** Opening THE DATA block **

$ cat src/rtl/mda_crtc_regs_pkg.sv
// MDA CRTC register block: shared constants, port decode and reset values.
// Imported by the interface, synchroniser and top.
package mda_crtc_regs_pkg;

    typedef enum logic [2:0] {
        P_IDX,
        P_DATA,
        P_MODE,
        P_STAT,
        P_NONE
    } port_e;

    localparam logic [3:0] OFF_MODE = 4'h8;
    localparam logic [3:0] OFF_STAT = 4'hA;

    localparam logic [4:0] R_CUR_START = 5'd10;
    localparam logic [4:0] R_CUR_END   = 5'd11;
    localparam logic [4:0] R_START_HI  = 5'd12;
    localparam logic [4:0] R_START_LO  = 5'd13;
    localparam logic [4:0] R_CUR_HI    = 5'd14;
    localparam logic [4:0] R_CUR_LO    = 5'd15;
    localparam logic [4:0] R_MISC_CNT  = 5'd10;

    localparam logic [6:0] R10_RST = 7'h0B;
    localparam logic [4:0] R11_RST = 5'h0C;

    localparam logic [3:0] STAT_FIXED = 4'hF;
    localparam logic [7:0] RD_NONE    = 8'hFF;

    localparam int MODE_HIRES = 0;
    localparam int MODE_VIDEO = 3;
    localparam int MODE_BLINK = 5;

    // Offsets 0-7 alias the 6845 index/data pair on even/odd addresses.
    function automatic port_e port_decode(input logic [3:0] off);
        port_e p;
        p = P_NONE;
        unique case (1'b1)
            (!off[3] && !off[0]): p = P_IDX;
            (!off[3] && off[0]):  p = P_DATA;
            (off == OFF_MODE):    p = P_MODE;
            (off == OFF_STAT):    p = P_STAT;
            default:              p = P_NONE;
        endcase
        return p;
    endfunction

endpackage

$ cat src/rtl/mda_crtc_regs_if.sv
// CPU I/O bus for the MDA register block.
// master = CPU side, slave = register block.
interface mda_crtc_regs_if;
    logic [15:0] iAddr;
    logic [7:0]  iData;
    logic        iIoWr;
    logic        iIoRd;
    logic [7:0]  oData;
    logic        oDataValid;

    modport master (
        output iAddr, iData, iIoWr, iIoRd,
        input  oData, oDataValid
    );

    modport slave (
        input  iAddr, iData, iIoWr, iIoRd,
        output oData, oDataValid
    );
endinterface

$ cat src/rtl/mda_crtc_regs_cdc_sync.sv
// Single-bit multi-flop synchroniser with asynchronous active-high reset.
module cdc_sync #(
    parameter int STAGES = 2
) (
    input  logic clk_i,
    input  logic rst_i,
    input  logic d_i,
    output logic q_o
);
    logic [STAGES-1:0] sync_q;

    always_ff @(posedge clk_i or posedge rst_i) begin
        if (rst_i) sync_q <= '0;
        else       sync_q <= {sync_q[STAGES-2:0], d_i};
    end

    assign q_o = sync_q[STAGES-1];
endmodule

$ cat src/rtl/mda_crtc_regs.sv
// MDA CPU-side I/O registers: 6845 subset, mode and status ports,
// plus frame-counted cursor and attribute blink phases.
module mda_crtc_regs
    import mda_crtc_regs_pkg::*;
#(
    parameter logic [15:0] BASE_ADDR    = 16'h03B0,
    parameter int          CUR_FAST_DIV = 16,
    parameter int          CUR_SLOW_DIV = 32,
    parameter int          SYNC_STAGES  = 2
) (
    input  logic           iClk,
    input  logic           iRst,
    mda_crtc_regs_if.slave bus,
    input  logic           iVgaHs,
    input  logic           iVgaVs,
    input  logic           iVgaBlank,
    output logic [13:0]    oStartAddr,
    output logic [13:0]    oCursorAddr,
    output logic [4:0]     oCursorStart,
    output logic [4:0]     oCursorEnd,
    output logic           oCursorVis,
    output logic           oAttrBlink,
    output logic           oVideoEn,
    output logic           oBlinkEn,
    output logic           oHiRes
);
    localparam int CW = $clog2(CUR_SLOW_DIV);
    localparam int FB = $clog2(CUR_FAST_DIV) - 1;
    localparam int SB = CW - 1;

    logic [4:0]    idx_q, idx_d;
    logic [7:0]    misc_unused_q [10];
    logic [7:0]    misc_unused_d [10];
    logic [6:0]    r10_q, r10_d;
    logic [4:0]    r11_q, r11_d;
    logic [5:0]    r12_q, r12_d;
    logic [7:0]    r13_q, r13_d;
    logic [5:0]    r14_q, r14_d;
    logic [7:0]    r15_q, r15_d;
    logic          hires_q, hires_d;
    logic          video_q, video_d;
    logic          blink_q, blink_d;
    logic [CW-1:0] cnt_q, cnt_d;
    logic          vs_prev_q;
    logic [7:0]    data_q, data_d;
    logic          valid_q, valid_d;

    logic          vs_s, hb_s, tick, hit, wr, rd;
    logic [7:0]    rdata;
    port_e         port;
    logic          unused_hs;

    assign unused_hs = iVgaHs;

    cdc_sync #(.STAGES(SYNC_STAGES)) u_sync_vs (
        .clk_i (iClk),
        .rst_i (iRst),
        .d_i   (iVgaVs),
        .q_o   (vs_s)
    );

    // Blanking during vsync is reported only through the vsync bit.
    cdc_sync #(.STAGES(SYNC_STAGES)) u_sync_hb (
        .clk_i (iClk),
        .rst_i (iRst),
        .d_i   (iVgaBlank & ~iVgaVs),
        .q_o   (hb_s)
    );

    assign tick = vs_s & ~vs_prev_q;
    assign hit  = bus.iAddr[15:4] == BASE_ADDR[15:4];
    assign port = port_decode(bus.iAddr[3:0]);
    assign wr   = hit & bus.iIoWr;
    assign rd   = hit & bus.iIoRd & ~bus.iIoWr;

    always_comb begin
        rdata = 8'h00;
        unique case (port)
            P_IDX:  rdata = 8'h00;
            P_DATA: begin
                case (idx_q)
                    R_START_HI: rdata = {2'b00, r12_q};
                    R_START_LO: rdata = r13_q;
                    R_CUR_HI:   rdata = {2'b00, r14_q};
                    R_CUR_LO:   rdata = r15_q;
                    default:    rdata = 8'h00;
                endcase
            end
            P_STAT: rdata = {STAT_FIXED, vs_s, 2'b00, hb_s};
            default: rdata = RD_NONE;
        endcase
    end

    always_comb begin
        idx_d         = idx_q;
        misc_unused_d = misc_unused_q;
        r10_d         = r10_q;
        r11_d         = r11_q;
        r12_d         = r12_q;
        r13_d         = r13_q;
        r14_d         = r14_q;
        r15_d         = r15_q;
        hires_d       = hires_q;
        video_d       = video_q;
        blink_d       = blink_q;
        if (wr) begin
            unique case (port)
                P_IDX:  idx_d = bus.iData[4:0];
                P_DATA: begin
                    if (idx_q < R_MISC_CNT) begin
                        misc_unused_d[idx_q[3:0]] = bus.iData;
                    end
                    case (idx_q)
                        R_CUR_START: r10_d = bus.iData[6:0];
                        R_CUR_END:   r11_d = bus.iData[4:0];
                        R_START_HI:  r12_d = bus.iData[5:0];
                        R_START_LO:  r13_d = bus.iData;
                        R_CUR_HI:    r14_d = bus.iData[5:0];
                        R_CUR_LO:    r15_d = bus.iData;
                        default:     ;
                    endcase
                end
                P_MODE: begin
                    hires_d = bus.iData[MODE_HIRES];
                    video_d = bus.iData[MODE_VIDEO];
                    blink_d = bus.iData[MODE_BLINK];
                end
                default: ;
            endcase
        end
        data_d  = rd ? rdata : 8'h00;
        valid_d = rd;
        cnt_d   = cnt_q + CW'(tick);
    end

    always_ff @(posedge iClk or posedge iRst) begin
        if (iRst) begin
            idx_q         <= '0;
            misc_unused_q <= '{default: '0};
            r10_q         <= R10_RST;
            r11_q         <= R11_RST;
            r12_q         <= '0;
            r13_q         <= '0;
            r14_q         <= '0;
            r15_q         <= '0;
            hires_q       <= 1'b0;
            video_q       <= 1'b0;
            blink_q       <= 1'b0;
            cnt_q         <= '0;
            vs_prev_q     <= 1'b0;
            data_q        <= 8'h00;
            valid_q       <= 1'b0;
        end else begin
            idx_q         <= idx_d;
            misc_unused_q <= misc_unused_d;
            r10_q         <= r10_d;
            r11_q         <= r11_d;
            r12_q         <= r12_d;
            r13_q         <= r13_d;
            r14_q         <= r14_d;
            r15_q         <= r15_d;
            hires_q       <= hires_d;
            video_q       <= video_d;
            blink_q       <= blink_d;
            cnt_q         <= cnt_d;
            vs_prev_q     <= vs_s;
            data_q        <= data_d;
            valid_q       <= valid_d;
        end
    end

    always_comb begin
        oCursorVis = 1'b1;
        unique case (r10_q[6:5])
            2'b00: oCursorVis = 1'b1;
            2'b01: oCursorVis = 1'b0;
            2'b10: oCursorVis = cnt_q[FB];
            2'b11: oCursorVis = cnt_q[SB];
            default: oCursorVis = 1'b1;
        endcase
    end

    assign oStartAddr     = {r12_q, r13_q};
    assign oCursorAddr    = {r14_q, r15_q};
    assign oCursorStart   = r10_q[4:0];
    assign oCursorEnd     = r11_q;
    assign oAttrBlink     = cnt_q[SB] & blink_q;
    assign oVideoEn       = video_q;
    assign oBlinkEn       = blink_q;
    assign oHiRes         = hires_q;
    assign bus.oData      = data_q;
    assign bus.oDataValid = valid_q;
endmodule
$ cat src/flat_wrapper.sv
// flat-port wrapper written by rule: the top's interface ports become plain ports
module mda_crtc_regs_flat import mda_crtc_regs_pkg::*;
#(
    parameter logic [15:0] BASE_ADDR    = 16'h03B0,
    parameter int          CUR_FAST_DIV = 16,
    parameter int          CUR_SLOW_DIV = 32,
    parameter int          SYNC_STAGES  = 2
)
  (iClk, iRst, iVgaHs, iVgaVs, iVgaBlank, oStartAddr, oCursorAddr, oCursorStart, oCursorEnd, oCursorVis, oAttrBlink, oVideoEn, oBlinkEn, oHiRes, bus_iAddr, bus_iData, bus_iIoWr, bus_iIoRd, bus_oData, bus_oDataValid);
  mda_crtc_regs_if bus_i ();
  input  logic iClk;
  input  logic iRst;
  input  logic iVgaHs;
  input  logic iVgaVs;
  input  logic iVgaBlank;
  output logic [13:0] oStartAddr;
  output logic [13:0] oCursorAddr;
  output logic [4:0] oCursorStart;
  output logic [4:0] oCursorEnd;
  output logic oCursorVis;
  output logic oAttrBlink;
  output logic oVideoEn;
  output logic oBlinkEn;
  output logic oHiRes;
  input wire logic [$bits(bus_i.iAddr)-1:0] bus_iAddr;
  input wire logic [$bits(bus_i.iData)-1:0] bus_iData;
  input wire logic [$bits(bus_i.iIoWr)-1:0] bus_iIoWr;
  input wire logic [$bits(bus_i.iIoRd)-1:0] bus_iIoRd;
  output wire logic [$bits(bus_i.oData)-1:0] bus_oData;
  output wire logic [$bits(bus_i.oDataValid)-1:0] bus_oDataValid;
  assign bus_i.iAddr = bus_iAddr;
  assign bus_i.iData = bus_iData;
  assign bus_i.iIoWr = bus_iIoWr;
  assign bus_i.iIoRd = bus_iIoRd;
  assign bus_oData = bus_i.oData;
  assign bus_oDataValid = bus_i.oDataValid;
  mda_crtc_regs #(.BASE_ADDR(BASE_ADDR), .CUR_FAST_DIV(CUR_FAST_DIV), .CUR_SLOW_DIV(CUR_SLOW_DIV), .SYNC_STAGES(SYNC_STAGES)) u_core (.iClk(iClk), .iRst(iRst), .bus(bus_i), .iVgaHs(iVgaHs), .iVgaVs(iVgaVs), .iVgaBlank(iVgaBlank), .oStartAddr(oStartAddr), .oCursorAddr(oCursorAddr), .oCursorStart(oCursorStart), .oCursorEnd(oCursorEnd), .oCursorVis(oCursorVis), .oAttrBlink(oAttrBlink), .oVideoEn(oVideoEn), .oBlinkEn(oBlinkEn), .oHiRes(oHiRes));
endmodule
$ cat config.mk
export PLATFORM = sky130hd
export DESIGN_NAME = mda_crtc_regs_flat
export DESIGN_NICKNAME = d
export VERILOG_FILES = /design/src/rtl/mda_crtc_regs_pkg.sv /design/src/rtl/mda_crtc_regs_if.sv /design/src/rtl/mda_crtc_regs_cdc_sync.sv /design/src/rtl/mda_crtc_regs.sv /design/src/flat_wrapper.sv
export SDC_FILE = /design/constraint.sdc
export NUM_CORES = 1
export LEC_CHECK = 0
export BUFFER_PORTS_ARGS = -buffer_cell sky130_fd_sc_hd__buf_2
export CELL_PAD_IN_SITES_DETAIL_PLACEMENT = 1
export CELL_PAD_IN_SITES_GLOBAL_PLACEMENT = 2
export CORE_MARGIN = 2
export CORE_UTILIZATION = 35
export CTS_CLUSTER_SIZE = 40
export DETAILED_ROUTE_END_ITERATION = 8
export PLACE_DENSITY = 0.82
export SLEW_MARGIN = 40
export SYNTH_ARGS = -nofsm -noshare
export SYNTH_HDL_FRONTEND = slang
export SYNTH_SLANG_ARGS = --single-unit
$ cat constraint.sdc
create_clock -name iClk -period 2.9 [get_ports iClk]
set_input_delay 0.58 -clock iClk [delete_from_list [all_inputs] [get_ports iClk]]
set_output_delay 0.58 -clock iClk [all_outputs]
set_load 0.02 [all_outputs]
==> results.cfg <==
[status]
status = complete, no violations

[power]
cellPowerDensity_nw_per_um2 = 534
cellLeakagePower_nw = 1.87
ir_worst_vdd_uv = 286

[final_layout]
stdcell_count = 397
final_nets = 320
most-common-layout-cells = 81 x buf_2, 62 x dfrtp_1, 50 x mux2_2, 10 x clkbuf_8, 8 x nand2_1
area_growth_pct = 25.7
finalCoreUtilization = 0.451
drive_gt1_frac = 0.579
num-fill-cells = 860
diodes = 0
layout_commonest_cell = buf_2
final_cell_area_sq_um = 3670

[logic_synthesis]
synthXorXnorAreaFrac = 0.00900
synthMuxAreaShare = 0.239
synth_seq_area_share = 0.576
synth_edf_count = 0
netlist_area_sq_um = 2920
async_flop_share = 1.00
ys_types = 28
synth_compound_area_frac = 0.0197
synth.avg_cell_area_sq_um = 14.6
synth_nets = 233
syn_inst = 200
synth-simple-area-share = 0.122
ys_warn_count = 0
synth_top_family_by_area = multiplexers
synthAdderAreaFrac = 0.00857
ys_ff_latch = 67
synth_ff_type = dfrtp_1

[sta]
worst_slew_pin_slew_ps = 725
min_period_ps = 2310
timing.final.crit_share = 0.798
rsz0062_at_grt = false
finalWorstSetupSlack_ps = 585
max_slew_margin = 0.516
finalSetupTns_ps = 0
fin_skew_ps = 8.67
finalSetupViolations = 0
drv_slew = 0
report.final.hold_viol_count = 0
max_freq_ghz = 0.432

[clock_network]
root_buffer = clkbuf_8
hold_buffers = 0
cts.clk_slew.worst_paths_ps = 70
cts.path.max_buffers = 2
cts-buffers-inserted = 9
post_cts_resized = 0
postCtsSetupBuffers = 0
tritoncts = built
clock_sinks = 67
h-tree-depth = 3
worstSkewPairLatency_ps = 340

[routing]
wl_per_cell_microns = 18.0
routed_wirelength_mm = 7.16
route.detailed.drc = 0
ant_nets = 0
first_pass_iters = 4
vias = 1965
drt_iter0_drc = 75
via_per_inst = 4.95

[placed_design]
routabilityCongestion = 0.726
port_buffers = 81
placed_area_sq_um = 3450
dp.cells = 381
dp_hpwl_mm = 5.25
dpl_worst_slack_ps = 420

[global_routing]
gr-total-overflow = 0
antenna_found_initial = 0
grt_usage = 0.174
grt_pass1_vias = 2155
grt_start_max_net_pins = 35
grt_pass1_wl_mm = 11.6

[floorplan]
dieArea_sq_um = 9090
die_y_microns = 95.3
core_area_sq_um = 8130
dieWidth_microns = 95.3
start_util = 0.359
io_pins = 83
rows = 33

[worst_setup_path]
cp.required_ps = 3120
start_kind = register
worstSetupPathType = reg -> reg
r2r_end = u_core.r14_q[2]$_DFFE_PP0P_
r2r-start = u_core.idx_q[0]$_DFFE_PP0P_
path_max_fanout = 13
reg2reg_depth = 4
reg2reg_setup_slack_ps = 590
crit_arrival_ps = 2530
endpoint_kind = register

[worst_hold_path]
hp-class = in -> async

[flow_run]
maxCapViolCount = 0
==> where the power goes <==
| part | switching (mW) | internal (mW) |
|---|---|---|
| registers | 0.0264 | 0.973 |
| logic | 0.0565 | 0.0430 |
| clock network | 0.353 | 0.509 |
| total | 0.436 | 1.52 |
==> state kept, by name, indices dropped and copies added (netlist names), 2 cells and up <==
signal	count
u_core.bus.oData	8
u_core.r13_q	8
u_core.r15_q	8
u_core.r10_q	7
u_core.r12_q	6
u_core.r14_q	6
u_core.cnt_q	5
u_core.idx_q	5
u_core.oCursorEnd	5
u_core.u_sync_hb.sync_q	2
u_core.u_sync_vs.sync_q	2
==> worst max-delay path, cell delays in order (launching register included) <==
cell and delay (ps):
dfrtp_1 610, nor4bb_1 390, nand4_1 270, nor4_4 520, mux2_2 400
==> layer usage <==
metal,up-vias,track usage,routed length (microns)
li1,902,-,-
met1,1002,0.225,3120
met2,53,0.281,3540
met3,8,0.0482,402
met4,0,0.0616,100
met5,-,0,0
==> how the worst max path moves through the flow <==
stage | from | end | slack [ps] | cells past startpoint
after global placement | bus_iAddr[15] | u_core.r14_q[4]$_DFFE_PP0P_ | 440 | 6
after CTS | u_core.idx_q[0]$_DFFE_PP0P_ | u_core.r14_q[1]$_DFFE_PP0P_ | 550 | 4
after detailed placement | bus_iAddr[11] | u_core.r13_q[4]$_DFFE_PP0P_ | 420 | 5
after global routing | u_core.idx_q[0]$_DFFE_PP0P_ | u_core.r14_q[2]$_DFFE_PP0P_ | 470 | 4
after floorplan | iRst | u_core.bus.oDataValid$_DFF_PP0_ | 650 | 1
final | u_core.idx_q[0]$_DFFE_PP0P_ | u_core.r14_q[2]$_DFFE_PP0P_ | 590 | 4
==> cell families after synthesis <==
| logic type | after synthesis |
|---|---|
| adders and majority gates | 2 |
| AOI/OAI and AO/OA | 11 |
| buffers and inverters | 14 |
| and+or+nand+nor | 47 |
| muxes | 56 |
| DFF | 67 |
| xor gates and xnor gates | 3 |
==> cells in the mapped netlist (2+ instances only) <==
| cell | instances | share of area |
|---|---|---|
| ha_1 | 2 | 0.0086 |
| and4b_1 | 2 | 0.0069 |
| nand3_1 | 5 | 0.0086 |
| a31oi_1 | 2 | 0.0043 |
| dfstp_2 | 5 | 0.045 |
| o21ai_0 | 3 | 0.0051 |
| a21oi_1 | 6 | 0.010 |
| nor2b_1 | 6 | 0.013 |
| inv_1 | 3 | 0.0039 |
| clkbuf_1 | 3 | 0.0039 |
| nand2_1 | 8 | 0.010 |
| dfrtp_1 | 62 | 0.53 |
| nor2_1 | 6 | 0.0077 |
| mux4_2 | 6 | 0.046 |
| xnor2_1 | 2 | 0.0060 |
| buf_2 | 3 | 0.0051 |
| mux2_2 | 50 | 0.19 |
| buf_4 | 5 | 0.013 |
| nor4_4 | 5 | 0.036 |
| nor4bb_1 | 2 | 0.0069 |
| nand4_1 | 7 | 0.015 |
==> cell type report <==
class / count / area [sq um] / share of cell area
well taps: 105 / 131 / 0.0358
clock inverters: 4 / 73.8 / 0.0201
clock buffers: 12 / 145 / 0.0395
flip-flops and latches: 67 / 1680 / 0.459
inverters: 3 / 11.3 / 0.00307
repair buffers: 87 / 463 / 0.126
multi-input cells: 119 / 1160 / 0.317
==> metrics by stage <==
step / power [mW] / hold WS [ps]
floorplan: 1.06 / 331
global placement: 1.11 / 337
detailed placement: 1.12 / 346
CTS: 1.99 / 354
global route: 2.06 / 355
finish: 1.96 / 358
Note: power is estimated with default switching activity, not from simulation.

** Closing THE DATA block **
** Opening THE DATA block **

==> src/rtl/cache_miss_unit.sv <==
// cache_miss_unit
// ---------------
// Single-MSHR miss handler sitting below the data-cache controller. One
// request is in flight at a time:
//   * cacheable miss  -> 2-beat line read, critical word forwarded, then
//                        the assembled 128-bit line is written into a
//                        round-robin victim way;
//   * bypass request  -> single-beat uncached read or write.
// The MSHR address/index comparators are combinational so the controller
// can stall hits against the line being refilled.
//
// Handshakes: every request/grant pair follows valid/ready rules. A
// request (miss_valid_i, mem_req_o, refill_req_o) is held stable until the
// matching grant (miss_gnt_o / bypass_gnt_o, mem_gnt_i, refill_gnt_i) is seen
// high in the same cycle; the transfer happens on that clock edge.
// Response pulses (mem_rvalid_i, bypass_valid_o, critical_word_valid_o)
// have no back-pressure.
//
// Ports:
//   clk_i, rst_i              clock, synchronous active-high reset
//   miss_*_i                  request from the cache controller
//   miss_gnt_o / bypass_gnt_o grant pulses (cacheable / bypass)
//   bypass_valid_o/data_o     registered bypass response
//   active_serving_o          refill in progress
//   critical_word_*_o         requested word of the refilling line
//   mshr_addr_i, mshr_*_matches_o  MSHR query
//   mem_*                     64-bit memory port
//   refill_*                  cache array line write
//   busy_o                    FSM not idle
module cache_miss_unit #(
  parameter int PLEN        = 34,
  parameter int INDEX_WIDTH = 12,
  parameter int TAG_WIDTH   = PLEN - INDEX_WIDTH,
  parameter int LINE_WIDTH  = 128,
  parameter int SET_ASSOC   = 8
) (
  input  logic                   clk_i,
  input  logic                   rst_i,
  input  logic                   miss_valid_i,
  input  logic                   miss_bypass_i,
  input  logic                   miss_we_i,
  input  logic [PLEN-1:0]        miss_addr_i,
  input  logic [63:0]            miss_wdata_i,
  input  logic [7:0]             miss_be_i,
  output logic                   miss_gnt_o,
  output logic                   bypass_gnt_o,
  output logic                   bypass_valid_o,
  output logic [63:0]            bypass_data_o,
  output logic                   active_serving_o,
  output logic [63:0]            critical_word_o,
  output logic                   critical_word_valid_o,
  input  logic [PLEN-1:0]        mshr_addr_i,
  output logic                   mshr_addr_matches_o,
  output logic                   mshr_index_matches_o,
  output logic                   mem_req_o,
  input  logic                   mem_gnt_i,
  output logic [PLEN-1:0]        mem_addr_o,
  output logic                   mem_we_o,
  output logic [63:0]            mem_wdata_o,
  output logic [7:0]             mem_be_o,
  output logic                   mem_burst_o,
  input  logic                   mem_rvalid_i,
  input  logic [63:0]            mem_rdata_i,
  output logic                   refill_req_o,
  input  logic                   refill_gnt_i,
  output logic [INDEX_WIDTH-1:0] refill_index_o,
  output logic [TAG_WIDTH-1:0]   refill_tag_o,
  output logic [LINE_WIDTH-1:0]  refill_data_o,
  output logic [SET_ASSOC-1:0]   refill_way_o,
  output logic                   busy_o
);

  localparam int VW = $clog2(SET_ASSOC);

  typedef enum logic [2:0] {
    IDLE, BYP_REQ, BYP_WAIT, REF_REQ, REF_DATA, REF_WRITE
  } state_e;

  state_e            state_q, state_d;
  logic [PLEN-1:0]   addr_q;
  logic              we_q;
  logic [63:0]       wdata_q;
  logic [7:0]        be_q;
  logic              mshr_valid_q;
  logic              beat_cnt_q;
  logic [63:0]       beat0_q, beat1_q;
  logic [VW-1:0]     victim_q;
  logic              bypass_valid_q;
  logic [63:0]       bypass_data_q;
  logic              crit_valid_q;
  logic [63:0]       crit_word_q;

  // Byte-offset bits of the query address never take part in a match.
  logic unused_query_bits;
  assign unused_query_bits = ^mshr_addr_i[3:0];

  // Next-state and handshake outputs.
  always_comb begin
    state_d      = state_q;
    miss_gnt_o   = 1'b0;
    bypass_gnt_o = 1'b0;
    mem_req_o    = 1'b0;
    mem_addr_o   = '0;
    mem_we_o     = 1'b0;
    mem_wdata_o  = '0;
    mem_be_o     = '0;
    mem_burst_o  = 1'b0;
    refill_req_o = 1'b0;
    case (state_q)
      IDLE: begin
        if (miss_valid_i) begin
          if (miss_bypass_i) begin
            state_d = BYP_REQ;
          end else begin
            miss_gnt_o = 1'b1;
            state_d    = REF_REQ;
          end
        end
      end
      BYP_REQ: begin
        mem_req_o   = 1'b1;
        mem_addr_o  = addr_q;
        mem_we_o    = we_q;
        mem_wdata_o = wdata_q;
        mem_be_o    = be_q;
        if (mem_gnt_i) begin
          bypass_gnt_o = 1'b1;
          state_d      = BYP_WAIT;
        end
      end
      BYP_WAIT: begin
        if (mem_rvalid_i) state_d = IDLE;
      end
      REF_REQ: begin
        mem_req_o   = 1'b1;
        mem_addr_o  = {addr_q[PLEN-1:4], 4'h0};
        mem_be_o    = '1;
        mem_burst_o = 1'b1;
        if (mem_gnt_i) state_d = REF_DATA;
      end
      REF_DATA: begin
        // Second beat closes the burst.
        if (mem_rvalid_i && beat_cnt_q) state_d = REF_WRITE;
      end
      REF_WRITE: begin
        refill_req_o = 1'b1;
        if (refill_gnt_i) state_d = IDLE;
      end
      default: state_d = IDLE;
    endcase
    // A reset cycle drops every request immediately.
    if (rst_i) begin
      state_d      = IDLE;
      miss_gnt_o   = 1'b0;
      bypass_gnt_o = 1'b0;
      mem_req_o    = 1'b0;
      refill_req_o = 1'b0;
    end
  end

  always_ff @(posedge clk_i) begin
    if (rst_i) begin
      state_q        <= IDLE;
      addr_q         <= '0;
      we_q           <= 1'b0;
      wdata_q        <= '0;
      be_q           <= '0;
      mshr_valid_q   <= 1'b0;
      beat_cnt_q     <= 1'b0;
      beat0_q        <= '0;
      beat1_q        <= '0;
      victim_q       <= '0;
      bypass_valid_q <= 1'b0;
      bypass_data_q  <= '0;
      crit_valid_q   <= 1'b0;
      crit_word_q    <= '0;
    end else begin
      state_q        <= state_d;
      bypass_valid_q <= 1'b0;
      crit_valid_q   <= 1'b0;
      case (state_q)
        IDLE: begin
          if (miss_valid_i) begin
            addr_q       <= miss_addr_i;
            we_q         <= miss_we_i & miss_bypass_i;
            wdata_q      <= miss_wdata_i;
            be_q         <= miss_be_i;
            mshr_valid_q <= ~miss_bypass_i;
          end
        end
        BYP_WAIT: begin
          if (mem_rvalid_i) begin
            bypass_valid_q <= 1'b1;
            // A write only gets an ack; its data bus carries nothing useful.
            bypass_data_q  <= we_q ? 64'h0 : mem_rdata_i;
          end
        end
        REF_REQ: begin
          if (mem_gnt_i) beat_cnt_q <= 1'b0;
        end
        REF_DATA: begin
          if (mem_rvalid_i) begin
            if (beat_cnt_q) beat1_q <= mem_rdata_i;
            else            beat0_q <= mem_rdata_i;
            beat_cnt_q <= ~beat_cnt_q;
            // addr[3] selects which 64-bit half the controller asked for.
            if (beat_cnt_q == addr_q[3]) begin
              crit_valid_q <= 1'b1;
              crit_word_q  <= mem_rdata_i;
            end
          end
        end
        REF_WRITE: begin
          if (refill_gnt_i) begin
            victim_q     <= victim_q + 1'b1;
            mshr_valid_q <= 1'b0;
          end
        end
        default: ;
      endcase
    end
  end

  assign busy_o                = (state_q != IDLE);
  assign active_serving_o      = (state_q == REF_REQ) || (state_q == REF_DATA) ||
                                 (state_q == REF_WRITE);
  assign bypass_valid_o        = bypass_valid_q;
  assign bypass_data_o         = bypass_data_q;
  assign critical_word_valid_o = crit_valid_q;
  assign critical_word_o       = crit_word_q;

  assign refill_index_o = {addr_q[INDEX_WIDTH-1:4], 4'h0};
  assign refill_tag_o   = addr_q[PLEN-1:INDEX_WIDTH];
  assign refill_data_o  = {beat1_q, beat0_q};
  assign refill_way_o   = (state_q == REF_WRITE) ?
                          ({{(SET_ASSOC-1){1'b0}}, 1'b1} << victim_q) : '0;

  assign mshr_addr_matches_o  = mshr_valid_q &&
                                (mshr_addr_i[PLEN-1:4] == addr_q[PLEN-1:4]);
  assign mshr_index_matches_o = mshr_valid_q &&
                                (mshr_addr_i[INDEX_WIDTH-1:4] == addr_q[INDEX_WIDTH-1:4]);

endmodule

** Closing THE DATA block **

#### WHAT TO PRODUCE
Taking the entries above, write out exactly the lines starting with the line containing "and+or+nand+nor | 47 |" and going on through the line containing "Note: power is", both included, and nothing else.

#### OUTPUT BELOW
| and+or+nand+nor | 47 |
| muxes | 56 |
| DFF | 67 |
| xor gates and xnor gates | 3 |
==> cells in the mapped netlist (2+ instances only) <==
| cell | instances | share of area |
|---|---|---|
| ha_1 | 2 | 0.0086 |
| and4b_1 | 2 | 0.0069 |
| nand3_1 | 5 | 0.0086 |
| a31oi_1 | 2 | 0.0043 |
| dfstp_2 | 5 | 0.045 |
| o21ai_0 | 3 | 0.0051 |
| a21oi_1 | 6 | 0.010 |
| nor2b_1 | 6 | 0.013 |
| inv_1 | 3 | 0.0039 |
| clkbuf_1 | 3 | 0.0039 |
| nand2_1 | 8 | 0.010 |
| dfrtp_1 | 62 | 0.53 |
| nor2_1 | 6 | 0.0077 |
| mux4_2 | 6 | 0.046 |
| xnor2_1 | 2 | 0.0060 |
| buf_2 | 3 | 0.0051 |
| mux2_2 | 50 | 0.19 |
| buf_4 | 5 | 0.013 |
| nor4_4 | 5 | 0.036 |
| nor4bb_1 | 2 | 0.0069 |
| nand4_1 | 7 | 0.015 |
==> cell type report <==
class / count / area [sq um] / share of cell area
well taps: 105 / 131 / 0.0358
clock inverters: 4 / 73.8 / 0.0201
clock buffers: 12 / 145 / 0.0395
flip-flops and latches: 67 / 1680 / 0.459
inverters: 3 / 11.3 / 0.00307
repair buffers: 87 / 463 / 0.126
multi-input cells: 119 / 1160 / 0.317
==> metrics by stage <==
step / power [mW] / hold WS [ps]
floorplan: 1.06 / 331
global placement: 1.11 / 337
detailed placement: 1.12 / 346
CTS: 1.99 / 354
global route: 2.06 / 355
finish: 1.96 / 358
Note: power is estimated with default switching activity, not from simulation.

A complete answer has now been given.